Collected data
----------

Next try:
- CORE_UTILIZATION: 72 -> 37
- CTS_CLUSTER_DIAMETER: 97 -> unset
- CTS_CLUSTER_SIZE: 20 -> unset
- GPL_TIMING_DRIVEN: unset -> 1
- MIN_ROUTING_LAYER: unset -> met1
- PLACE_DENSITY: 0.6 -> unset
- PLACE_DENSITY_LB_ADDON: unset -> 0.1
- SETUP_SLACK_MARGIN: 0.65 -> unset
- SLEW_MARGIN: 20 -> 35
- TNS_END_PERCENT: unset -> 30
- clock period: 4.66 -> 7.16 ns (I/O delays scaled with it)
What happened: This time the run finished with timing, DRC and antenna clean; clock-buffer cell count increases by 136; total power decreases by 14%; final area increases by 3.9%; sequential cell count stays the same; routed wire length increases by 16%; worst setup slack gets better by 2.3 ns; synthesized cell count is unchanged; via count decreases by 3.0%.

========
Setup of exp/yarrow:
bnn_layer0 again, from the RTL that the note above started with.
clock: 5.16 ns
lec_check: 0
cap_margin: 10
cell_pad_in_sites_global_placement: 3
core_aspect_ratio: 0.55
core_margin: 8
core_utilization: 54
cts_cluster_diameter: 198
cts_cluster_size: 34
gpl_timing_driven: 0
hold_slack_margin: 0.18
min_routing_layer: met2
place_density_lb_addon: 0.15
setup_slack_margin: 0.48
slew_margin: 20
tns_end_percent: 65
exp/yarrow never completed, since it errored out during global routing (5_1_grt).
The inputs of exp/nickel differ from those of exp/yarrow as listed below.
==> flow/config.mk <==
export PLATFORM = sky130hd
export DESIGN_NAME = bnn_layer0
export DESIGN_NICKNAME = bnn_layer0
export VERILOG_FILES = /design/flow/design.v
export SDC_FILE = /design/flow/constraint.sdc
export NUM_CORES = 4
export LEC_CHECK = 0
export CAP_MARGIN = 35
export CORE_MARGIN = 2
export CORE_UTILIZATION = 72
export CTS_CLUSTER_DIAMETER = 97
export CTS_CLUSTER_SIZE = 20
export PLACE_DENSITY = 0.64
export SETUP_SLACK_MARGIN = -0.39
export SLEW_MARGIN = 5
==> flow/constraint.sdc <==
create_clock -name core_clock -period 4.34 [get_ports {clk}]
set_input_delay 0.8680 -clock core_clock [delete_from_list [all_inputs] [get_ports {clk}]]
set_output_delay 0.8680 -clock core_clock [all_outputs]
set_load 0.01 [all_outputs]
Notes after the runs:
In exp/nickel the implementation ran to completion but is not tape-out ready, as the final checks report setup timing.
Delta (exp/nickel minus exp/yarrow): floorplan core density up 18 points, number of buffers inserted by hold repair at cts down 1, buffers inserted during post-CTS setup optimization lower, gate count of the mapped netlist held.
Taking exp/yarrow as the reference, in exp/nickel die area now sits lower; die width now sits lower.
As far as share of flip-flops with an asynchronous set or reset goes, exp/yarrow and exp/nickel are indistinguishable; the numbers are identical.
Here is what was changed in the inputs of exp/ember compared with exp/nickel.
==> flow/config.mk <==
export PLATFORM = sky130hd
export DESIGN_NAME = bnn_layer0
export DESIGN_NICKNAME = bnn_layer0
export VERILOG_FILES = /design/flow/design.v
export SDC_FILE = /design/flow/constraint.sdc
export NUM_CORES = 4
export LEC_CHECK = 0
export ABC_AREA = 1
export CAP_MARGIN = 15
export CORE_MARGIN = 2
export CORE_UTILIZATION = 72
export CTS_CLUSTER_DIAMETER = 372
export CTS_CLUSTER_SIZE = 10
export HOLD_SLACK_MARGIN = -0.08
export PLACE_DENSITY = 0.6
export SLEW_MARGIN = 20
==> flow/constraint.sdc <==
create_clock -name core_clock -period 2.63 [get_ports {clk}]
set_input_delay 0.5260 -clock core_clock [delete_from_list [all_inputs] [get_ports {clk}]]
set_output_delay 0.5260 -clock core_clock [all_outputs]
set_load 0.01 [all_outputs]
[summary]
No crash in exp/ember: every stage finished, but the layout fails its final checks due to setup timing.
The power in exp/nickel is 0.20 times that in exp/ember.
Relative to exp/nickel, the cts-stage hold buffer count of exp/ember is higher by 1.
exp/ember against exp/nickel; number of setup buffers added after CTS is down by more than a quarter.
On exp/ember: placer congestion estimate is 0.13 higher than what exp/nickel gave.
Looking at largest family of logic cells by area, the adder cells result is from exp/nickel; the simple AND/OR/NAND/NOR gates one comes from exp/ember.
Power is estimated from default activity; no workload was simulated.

----------

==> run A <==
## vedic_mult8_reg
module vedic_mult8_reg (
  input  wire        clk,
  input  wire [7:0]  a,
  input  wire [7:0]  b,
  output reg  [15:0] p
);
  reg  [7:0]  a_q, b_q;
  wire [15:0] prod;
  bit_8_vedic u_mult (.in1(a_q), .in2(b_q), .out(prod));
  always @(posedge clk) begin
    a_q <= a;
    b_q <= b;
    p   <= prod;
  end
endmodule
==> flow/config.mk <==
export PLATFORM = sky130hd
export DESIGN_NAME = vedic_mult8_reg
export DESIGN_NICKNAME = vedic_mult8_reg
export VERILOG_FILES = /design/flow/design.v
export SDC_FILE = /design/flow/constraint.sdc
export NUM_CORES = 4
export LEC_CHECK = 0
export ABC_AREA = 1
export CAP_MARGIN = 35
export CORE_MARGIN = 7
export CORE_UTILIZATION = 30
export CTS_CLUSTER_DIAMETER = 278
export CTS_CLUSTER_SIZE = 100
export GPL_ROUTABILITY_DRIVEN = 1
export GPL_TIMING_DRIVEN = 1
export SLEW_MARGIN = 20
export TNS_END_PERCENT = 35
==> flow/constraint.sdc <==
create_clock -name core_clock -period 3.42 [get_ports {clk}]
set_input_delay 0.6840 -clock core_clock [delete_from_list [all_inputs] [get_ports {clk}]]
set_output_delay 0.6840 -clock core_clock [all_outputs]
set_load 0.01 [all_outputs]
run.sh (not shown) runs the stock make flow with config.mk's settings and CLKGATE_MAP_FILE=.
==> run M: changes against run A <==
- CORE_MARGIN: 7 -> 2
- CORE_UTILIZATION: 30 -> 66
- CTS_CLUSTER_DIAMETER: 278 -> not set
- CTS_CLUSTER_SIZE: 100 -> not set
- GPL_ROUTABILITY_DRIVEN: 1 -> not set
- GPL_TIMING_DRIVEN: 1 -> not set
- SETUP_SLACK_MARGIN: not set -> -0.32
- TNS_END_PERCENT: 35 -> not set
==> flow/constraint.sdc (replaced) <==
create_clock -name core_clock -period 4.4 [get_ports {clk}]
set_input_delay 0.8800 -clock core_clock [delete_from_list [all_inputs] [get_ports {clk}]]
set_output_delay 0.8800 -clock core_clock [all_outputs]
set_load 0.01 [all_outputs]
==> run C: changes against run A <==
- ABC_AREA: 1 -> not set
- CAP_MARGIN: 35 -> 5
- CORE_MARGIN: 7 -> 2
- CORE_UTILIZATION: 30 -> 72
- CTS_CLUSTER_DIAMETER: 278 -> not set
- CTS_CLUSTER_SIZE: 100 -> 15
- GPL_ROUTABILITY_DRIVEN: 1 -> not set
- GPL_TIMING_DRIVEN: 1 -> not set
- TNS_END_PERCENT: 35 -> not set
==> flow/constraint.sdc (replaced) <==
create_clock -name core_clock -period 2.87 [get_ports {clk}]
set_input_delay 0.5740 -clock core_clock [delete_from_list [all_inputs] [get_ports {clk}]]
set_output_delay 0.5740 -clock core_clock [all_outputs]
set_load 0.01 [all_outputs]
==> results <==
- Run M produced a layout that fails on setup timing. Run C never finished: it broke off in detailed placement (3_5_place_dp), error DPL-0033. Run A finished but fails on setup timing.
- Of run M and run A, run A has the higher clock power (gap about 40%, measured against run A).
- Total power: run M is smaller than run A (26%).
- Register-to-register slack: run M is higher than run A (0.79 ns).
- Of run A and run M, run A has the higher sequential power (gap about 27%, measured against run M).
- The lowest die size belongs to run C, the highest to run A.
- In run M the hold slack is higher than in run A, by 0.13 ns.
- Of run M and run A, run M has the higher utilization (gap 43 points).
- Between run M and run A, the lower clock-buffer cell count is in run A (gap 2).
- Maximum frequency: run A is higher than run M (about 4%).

----------

# Work task
Could you reproduce exactly the lines of the entries above, from the one with "export SETUP_SLACK_MARGIN = -0.39" through the one with "Notes after the", and nothing else?

# Result of this task
export SETUP_SLACK_MARGIN = -0.39
export SLEW_MARGIN = 5
==> flow/constraint.sdc <==
create_clock -name core_clock -period 4.34 [get_ports {clk}]
set_input_delay 0.8680 -clock core_clock [delete_from_list [all_inputs] [get_ports {clk}]]
set_output_delay 0.8680 -clock core_clock [all_outputs]
set_load 0.01 [all_outputs]
Notes after the runs:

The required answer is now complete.